WHAT YOU NEED TO DO: Tell how many lines contain the string "FLUSH" in the material underneath; the reply is that number and no more.

INFORMATION SUPPLIED:
----
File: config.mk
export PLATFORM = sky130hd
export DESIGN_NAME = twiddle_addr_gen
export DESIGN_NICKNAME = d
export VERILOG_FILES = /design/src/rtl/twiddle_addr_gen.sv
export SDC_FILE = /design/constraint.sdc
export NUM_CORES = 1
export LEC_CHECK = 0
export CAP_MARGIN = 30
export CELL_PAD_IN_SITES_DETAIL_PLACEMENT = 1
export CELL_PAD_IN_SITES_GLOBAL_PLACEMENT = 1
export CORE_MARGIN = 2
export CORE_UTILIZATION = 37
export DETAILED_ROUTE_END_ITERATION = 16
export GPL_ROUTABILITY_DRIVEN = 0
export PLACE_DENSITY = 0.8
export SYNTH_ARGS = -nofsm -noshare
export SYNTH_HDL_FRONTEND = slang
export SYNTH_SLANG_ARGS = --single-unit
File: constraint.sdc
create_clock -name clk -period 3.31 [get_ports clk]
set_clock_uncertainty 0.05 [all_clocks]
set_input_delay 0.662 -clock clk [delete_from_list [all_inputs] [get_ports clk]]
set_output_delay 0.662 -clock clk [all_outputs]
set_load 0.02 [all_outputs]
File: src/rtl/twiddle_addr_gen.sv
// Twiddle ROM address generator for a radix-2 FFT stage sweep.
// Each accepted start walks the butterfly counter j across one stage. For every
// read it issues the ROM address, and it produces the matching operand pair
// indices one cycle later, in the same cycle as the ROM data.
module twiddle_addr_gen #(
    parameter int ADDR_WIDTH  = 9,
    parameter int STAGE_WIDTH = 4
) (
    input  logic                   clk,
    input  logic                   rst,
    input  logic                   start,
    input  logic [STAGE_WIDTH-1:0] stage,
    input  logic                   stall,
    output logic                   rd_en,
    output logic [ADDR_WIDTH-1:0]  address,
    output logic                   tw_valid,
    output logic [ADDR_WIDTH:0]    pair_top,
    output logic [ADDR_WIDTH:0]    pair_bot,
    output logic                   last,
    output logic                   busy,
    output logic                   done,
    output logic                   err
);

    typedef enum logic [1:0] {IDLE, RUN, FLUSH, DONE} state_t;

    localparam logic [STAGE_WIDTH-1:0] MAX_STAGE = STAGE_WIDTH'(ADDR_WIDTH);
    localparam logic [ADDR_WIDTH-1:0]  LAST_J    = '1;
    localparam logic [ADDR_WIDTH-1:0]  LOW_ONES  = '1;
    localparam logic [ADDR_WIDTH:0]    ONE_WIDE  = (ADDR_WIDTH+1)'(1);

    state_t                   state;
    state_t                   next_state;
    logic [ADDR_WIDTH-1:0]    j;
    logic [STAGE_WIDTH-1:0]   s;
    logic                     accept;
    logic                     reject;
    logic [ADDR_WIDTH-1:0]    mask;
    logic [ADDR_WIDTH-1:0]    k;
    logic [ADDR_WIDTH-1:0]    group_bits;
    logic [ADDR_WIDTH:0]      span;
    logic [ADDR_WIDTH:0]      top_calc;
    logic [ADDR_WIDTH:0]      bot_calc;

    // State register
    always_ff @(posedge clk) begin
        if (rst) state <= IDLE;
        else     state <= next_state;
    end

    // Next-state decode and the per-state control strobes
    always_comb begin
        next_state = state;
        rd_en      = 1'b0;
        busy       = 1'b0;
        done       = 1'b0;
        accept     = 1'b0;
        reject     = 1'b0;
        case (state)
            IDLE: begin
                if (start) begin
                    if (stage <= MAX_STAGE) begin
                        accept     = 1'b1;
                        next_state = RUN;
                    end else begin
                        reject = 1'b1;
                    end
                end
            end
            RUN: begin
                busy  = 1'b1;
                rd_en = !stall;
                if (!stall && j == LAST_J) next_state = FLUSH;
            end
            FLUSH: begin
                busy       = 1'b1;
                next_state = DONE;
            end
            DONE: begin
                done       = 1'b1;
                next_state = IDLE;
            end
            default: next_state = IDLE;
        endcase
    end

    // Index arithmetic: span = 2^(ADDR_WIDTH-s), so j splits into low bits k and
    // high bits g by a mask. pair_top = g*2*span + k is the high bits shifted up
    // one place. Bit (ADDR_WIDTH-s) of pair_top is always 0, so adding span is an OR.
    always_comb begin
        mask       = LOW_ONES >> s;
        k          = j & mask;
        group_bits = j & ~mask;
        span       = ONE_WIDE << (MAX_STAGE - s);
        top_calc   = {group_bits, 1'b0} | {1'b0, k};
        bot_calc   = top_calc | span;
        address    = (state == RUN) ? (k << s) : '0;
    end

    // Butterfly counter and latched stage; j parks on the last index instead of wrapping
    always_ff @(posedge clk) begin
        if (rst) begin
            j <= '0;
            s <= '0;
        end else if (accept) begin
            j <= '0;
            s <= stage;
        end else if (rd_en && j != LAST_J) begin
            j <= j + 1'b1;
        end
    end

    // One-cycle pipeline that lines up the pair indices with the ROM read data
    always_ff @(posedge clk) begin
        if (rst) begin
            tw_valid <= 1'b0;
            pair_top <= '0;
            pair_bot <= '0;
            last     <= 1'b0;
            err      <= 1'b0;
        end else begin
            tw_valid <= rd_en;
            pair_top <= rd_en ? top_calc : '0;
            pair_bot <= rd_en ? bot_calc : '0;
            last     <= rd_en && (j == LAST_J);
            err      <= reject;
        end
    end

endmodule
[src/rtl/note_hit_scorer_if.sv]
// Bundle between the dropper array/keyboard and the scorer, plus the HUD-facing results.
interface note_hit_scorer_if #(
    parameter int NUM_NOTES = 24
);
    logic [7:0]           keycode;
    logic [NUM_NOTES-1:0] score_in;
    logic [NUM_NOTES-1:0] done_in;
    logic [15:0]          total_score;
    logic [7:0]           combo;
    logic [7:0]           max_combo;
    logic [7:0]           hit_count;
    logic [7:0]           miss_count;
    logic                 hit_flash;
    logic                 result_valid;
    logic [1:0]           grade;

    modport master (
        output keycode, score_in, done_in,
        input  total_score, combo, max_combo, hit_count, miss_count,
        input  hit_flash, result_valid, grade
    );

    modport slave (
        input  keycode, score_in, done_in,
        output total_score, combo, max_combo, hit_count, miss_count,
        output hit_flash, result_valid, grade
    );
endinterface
----
EXPECTED ANSWER: 3